Disturbances in behavior and Hcrt expression of Lhx9 knockout (KO) mice are not rescued by adult reinstatement of Lhx9 expression. During 48-h activity monitoring, Lhx9 knockout mice exhibited a 20% increase in time at rest, an estimate of sleep, compared with wild-type (WT) mice (P < 0.05, ANOVA) (A), while both groups demonstrated intact circadian differences in time at rest between the light and dark periods (P < 0.05, paired t-test) (B). (C) Lhx9 knockout mice also demonstrated a 57% decrease in ambulatory activity, an estimate of wakefulness, relative to wild-type mice (P < 0.01, ANOVA). (D) The ambulatory differences were maintained across the light and dark periods (P < 0.05, repeated measures ANOVA). (E) Confocal microscopy revealed double-immunofluorescent labeling of GFP with orexin within Hcrt neurons, confirming successful targeting of hypocretinergic regions. (F) Representative example of Lhx9 expression in the targeted region of the hypothalamus in Lhx9 knockout mice.
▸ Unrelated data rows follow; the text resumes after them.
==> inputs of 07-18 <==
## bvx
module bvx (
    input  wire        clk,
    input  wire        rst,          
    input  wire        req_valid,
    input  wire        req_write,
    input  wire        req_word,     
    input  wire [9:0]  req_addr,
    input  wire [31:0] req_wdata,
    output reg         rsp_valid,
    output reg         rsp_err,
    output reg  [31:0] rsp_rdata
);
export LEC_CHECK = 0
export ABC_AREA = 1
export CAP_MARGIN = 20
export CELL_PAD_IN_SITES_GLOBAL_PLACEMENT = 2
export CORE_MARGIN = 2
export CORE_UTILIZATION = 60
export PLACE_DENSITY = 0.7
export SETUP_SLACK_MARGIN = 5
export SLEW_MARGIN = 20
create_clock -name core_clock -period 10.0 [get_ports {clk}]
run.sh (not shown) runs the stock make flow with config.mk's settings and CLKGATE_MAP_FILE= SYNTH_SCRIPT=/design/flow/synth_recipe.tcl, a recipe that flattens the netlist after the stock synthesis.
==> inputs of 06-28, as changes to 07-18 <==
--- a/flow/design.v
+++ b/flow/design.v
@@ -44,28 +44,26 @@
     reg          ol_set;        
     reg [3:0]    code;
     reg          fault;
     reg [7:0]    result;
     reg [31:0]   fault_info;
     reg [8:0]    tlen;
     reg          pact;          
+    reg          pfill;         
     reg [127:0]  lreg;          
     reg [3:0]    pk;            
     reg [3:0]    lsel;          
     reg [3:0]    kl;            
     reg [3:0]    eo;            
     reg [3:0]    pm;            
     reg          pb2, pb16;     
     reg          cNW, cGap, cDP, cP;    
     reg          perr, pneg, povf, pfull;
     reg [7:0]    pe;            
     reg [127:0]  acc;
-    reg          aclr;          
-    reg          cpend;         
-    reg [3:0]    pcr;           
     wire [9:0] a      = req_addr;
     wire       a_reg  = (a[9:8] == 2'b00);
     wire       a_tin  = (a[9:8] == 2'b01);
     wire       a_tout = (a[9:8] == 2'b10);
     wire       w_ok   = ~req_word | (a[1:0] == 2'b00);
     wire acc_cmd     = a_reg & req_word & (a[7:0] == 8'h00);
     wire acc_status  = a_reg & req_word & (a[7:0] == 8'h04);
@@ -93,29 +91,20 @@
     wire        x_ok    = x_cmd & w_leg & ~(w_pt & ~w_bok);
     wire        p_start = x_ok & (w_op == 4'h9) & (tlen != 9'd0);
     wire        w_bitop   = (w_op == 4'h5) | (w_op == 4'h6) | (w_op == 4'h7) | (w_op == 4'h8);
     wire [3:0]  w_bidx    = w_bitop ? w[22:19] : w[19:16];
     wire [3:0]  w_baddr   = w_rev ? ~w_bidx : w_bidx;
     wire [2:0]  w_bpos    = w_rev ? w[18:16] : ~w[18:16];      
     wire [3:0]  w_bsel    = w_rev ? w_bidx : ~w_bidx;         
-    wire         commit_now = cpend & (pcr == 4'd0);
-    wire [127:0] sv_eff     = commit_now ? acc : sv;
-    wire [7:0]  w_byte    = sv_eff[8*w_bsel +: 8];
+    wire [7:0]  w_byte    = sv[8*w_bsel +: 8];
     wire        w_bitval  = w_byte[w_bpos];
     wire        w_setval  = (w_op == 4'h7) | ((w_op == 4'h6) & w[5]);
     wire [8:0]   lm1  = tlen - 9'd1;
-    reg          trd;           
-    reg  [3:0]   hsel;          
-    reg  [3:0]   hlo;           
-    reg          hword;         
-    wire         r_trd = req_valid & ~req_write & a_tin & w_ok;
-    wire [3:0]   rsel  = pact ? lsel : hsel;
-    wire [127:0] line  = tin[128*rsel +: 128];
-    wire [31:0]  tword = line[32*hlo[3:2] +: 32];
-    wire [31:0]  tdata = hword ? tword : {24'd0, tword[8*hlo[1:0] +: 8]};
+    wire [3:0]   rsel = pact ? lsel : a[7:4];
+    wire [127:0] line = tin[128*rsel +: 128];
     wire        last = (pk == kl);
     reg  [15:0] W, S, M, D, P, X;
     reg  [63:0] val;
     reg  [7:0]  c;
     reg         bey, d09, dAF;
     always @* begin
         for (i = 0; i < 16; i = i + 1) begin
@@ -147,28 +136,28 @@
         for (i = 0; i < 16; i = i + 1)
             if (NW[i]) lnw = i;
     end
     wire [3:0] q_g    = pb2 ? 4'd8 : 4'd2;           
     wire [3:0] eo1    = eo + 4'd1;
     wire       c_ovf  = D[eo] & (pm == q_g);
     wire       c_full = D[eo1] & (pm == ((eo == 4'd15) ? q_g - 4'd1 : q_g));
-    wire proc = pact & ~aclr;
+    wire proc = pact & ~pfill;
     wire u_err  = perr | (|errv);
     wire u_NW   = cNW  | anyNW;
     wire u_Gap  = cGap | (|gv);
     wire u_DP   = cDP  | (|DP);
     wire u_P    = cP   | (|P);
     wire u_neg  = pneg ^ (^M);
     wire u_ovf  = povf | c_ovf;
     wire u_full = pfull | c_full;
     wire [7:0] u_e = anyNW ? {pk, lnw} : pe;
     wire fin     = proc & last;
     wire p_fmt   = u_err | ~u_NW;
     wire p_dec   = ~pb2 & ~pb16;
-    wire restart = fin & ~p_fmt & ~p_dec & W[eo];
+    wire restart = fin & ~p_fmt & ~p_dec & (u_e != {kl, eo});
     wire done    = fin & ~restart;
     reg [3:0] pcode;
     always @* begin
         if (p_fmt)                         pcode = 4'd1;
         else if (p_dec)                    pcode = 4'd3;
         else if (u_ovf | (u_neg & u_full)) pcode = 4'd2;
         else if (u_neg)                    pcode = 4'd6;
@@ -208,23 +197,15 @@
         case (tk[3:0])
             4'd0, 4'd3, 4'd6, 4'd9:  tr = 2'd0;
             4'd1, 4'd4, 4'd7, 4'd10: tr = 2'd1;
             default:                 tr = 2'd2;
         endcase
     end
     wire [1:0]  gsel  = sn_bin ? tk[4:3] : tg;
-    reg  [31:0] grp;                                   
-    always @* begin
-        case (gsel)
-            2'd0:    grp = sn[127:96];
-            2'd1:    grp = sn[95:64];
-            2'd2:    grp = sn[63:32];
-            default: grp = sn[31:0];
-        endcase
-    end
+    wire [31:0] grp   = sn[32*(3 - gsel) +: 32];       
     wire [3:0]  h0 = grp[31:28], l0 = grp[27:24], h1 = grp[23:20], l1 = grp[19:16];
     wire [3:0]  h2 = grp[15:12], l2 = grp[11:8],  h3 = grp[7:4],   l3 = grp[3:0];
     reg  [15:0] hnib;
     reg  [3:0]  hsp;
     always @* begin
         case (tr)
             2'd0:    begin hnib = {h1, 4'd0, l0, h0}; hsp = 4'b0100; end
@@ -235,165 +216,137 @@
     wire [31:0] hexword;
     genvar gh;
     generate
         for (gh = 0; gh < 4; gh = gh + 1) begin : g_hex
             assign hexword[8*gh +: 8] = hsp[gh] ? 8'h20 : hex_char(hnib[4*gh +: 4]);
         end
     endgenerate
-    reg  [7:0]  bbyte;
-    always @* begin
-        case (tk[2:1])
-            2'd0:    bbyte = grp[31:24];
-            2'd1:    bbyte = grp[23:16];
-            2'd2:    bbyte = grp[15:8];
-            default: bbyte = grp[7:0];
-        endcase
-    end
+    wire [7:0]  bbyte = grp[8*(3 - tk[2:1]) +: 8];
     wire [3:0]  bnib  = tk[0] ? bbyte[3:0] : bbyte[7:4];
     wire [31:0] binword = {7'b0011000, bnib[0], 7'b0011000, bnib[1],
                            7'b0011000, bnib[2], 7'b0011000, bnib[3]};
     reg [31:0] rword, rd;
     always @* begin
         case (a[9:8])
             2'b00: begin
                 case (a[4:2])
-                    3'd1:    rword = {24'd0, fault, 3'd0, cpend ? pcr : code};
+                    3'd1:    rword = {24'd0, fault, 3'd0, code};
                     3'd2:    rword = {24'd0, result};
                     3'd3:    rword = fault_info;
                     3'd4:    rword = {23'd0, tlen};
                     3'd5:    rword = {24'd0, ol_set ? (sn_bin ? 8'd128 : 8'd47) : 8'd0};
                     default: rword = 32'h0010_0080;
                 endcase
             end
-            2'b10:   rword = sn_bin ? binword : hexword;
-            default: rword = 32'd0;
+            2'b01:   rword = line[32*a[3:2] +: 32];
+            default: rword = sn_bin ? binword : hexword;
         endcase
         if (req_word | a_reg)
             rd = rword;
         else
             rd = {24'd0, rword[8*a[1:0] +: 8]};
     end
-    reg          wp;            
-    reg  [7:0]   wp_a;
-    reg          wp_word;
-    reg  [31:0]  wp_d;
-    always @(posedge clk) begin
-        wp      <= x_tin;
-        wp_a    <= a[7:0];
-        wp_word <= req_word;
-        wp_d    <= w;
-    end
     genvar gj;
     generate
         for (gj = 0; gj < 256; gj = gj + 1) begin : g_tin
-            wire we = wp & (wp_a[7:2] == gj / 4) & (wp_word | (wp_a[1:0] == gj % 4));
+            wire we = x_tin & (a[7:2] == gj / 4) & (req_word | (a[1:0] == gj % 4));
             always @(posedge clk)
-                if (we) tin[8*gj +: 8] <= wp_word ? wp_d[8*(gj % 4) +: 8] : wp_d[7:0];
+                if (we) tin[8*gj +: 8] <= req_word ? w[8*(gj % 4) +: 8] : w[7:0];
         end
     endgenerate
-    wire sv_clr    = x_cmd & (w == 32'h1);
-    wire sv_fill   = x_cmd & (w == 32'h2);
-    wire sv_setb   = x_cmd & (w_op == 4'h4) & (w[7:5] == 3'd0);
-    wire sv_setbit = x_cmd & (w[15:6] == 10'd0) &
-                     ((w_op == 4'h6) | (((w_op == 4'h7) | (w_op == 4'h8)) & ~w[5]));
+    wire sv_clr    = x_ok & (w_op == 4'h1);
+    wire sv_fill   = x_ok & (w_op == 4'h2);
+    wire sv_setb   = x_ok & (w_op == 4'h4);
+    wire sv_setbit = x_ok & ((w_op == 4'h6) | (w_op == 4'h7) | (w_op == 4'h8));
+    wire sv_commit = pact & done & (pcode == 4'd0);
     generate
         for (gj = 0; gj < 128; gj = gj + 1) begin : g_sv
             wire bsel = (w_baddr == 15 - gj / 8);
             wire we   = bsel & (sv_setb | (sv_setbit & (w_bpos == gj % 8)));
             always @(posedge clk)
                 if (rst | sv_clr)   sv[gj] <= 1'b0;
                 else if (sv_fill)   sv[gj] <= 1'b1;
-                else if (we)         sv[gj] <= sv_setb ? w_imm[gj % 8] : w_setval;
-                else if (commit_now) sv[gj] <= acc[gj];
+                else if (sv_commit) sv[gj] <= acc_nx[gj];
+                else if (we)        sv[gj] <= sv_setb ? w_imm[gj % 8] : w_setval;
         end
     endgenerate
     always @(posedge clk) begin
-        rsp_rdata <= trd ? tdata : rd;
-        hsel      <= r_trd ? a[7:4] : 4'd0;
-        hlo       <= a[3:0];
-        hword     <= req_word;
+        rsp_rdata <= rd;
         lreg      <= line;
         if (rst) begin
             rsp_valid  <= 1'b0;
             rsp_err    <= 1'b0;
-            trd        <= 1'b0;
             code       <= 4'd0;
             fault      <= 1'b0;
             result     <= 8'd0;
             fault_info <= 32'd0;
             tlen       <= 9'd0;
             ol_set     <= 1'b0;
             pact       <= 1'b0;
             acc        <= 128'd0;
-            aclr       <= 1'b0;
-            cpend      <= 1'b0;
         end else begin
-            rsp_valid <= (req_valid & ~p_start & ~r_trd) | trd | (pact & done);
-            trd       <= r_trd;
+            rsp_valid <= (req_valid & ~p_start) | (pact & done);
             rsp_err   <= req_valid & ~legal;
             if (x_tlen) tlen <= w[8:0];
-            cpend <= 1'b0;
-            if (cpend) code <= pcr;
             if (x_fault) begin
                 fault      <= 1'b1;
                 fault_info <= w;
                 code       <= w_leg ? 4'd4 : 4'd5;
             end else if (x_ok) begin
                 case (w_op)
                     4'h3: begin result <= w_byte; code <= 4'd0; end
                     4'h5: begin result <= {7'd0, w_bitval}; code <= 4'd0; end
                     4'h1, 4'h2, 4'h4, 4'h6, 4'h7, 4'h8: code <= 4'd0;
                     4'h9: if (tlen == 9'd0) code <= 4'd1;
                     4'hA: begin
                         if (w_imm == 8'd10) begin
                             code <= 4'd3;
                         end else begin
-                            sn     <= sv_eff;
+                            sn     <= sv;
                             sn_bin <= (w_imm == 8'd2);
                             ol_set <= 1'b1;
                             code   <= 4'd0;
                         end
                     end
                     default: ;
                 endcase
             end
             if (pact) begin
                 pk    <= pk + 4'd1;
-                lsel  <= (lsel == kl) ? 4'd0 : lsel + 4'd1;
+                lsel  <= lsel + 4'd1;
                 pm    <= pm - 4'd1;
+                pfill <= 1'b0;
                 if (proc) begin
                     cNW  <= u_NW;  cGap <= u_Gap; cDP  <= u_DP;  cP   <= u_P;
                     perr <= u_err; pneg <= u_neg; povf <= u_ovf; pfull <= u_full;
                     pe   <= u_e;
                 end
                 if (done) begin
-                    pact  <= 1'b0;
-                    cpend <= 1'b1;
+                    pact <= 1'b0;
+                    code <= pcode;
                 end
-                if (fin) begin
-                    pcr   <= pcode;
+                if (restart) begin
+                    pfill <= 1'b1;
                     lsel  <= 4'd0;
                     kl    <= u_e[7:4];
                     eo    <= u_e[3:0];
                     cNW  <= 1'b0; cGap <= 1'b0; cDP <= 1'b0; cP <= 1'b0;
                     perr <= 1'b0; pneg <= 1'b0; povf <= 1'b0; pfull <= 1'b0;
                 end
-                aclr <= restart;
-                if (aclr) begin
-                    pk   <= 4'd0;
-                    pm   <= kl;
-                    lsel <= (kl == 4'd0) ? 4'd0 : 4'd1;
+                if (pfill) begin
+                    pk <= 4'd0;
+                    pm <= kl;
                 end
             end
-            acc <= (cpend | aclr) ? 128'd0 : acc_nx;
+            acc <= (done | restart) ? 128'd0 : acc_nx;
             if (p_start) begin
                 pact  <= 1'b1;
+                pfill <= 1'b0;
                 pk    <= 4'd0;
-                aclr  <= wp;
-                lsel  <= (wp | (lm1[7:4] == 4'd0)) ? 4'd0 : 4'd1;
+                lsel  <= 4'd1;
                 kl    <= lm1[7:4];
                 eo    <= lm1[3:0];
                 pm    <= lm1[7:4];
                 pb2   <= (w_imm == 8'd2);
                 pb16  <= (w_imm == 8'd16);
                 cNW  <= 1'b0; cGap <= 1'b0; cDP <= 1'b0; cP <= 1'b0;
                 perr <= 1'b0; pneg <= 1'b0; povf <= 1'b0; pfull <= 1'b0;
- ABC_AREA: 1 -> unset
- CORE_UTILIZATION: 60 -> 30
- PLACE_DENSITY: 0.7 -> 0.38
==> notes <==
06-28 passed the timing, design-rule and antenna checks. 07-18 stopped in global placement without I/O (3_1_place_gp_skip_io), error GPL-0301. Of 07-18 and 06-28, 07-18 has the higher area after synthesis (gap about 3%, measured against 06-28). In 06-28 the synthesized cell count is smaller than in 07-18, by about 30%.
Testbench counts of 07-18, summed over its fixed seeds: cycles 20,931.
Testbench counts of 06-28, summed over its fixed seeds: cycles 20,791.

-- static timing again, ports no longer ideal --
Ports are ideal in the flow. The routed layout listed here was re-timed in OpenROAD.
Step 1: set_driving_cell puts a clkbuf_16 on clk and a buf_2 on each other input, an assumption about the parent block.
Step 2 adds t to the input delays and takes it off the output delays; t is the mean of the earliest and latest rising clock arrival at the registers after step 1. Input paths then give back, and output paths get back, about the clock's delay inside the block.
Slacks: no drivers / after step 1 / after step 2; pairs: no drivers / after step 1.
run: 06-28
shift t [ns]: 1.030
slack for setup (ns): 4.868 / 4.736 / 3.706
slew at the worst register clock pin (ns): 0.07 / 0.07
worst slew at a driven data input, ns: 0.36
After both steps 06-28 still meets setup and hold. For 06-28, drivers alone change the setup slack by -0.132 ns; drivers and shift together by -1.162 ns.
The white asterisk represents a labeling artifact at injection sites. (G,H) No differences were observed in time at rest or ambulatory activity between pre- and post-injection activity monitoring for Lhx9-injected Lhx9 knockout mice. In addition, time at rest and ambulatory activity was comparable during post-injection activity monitoring for both the Lhx9-injected Lhx9 knockout mice and the GFP-injected Lhx9 knockout mice (repeated measures ANOVA). (I) No difference was noted in the number of Hcrt neurons between Lhx9-injected and GFP-injected animals. (*) P < 0.05; (**) P < 0.01. Values represent mean ± SEM.